TASK STATEMENT: Repeat exactly the lines below that lie between the line with "the start |" and the line with "sequential | 0.0206 | 0.817 | 0.581", counting both of those lines as part of the answer.

[Start of Attachment]

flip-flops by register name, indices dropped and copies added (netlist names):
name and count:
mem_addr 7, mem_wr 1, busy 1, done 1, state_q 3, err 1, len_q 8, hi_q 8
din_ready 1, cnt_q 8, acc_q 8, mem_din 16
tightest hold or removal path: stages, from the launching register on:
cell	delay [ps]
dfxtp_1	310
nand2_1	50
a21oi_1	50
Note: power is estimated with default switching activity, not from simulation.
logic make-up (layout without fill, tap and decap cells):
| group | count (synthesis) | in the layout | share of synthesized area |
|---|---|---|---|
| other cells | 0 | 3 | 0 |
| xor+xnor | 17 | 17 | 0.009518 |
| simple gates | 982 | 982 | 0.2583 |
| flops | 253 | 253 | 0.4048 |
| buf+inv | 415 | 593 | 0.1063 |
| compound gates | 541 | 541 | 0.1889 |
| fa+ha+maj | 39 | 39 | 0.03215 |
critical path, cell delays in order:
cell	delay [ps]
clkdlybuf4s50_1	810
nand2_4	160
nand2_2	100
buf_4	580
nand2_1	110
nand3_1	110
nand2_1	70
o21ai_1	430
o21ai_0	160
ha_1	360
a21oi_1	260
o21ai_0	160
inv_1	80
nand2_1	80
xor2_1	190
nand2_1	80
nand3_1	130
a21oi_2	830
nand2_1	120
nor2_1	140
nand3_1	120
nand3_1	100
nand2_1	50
### config.mk
export PLATFORM = sky130hd
export DESIGN_NAME = rgmii_rx_framer
export DESIGN_NICKNAME = d
export VERILOG_FILES = /design/src/rtl/rgmii_rx_framer.sv
export SDC_FILE = /design/constraint.sdc
export NUM_CORES = 1
export LEC_CHECK = 0
export CAP_MARGIN = 15
export CORE_MARGIN = 3
export CORE_UTILIZATION = 49
export CTS_CLUSTER_SIZE = 24
export DETAILED_ROUTE_END_ITERATION = 10
export GPL_TIMING_DRIVEN = 0
export PLACE_DENSITY = 0.74
export SYNTH_ARGS = -nofsm -noshare
export SYNTH_HDL_FRONTEND = slang
export SYNTH_SLANG_ARGS = --single-unit
### constraint.sdc
create_clock -name clk -period 2.61 [get_ports clk]
set_clock_uncertainty 0.1 [all_clocks]
set_input_delay 0.522 -clock clk [delete_from_list [all_inputs] [get_ports clk]]
set_output_delay 0.522 -clock clk [all_outputs]
set_load 0.03 [all_outputs]
==> config.mk <==
export PLATFORM = sky130hd
export DESIGN_NAME = cook_sequencer
export DESIGN_NICKNAME = d
export VERILOG_FILES = /design/src/rtl/cook_sequencer.sv
export SDC_FILE = /design/constraint.sdc
export NUM_CORES = 1
export LEC_CHECK = 0
export CORE_UTILIZATION = 52
export DETAILED_ROUTE_END_ITERATION = 16
export PLACE_DENSITY = 0.82
export SLEW_MARGIN = 10
export SYNTH_ARGS = -nofsm -noshare
export SYNTH_HDL_FRONTEND = slang
export SYNTH_SLANG_ARGS = --single-unit
==> constraint.sdc <==
create_clock -name clk -period 2.6 [get_ports clk]
set_input_delay 0.26 -clock clk [delete_from_list [all_inputs] [get_ports clk]]
set_output_delay 0.26 -clock clk [all_outputs]
set_load 0.02 [all_outputs]
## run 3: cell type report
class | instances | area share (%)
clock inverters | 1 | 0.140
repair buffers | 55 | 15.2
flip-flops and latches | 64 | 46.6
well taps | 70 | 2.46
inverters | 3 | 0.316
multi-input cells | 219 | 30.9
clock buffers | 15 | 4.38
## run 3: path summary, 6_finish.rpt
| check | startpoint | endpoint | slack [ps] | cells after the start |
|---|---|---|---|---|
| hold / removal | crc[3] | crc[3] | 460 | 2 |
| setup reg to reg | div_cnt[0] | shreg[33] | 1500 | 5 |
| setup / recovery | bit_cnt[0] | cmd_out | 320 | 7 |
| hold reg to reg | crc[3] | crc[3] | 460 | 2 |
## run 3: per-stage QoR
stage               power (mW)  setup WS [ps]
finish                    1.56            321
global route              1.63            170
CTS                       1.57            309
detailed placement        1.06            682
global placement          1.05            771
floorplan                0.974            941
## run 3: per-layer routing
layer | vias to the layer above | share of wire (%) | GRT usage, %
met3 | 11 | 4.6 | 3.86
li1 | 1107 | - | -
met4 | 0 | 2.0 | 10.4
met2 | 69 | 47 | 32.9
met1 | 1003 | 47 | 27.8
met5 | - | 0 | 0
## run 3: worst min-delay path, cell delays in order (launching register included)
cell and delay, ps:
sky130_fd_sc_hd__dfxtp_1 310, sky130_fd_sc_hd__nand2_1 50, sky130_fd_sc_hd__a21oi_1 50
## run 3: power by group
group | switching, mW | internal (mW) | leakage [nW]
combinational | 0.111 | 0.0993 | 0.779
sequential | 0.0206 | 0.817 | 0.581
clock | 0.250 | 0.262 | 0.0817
[config.mk]
export PLATFORM = sky130hd
export DESIGN_NAME = if_fetch_queue
export DESIGN_NICKNAME = d
export VERILOG_FILES = /design/src/rtl/if_fetch_queue.sv
export SDC_FILE = /design/constraint.sdc
export NUM_CORES = 1
export LEC_CHECK = 0
export ABC_AREA = 1
export CORE_MARGIN = 4
export CORE_UTILIZATION = 35
export DETAILED_ROUTE_END_ITERATION = 8
export GPL_TIMING_DRIVEN = 0
export PLACE_DENSITY = 0.61
export SYNTH_ARGS = -nofsm -noshare
export SYNTH_HDL_FRONTEND = slang
export SYNTH_SLANG_ARGS = --single-unit
[constraint.sdc]
create_clock -name clk_i -period 10.2 [get_ports clk_i]
set_input_delay 3.06 -clock clk_i [delete_from_list [all_inputs] [get_ports clk_i]]
set_output_delay 3.06 -clock clk_i [all_outputs]
set_load 0.005 [all_outputs]
==> src/rtl/tetris_status_tx.sv <==
// SPI mode-0 slave transmitter returning a 6-byte game-status frame to the MCU.
// sck/ce are oversampled in game_clk; game state is snapshotted when each transaction opens.
`timescale 1ns/1ps
module tetris_status_tx #(
   parameter logic [7:0]  SYNC_BYTE   = 8'hA5,
   parameter int unsigned SYNC_STAGES = 2
) (
   input  logic        game_clk,
   input  logic        reset_n,
   input  logic        sck,
   input  logic        ce,
   input  logic [15:0] score,
   input  logic [7:0]  lines,
   input  logic [3:0]  status_flags,
   output logic        sdo,
   output logic        sdo_en,
   output logic        busy,
   output logic        frame_done,
   output logic [3:0]  seq
);

   typedef enum logic [1:0] {StIdle, StLoad, StShift, StDone} state_e;

   state_e                 state_q;
   logic [SYNC_STAGES-1:0] sck_sync_q, ce_sync_q;
   logic                   sck_hist_q, ce_hist_q;
   logic [47:0]            shift_q;
   logic [5:0]             bit_cnt_q;
   logic [3:0]             seq_q;
   logic                   frame_done_q;

   logic       sck_s, ce_s;
   logic       sck_rise, sck_fall, ce_rise, ce_fall;
   logic [7:0] byte1, checksum;

   assign sck_s    = sck_sync_q[SYNC_STAGES-1];
   assign ce_s     = ce_sync_q[SYNC_STAGES-1];
   assign sck_rise = sck_s & ~sck_hist_q;
   assign sck_fall = ~sck_s & sck_hist_q;
   assign ce_rise  = ce_s & ~ce_hist_q;
   assign ce_fall  = ~ce_s & ce_hist_q;

   assign byte1    = {seq_q, status_flags};
   assign checksum = byte1 ^ score[15:8] ^ score[7:0] ^ lines;

   always_ff @(posedge game_clk) begin
      if (!reset_n) begin
         state_q      <= StIdle;
         sck_sync_q   <= '0;
         ce_sync_q    <= '0;
         sck_hist_q   <= 1'b0;
         ce_hist_q    <= 1'b0;
         shift_q      <= '0;
         bit_cnt_q    <= '0;
         seq_q        <= '0;
         frame_done_q <= 1'b0;
      end else begin
         sck_sync_q   <= {sck_sync_q[SYNC_STAGES-2:0], sck};
         ce_sync_q    <= {ce_sync_q[SYNC_STAGES-2:0], ce};
         sck_hist_q   <= sck_s;
         ce_hist_q    <= ce_s;
         frame_done_q <= 1'b0;
         unique case (state_q)
            StIdle: begin
               if (ce_rise) state_q <= StLoad;
            end
            StLoad: begin
               if (ce_fall) begin
                  state_q <= StIdle;
               end else begin
                  shift_q   <= {SYNC_BYTE, byte1, score, lines, checksum};
                  bit_cnt_q <= '0;
                  state_q   <= StShift;
               end
            end
            StShift: begin
               // ce_fall wins over any coincident sck edge
               if (ce_fall) begin
                  state_q <= StIdle;
               end else begin
                  if (sck_fall) shift_q <= {shift_q[46:0], 1'b0};
                  if (sck_rise) begin
                     if (bit_cnt_q == 6'd47) begin
                        bit_cnt_q    <= 6'd48;
                        frame_done_q <= 1'b1;
                        seq_q        <= seq_q + 4'd1;
                        state_q      <= StDone;
                     end else begin
                        bit_cnt_q <= bit_cnt_q + 6'd1;
                     end
                  end
               end
            end
            StDone: begin
               if (ce_fall) state_q <= StIdle;
            end
            default: state_q <= StIdle;
         endcase
      end
   end

   assign sdo        = (state_q == StShift) & ce_s & shift_q[47];
   assign sdo_en     = ce_s;
   assign busy       = (state_q == StLoad) | (state_q == StShift);
   assign frame_done = frame_done_q;
   assign seq        = seq_q;

endmodule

[End of Attachment]

RESULT:
| check | startpoint | endpoint | slack [ps] | cells after the start |
|---|---|---|---|---|
| hold / removal | crc[3] | crc[3] | 460 | 2 |
| setup reg to reg | div_cnt[0] | shreg[33] | 1500 | 5 |
| setup / recovery | bit_cnt[0] | cmd_out | 320 | 7 |
| hold reg to reg | crc[3] | crc[3] | 460 | 2 |
## run 3: per-stage QoR
stage               power (mW)  setup WS [ps]
finish                    1.56            321
global route              1.63            170
CTS                       1.57            309
detailed placement        1.06            682
global placement          1.05            771
floorplan                0.974            941
## run 3: per-layer routing
layer | vias to the layer above | share of wire (%) | GRT usage, %
met3 | 11 | 4.6 | 3.86
li1 | 1107 | - | -
met4 | 0 | 2.0 | 10.4
met2 | 69 | 47 | 32.9
met1 | 1003 | 47 | 27.8
met5 | - | 0 | 0
## run 3: worst min-delay path, cell delays in order (launching register included)
cell and delay, ps:
sky130_fd_sc_hd__dfxtp_1 310, sky130_fd_sc_hd__nand2_1 50, sky130_fd_sc_hd__a21oi_1 50
## run 3: power by group
group | switching, mW | internal (mW) | leakage [nW]
combinational | 0.111 | 0.0993 | 0.779
sequential | 0.0206 | 0.817 | 0.581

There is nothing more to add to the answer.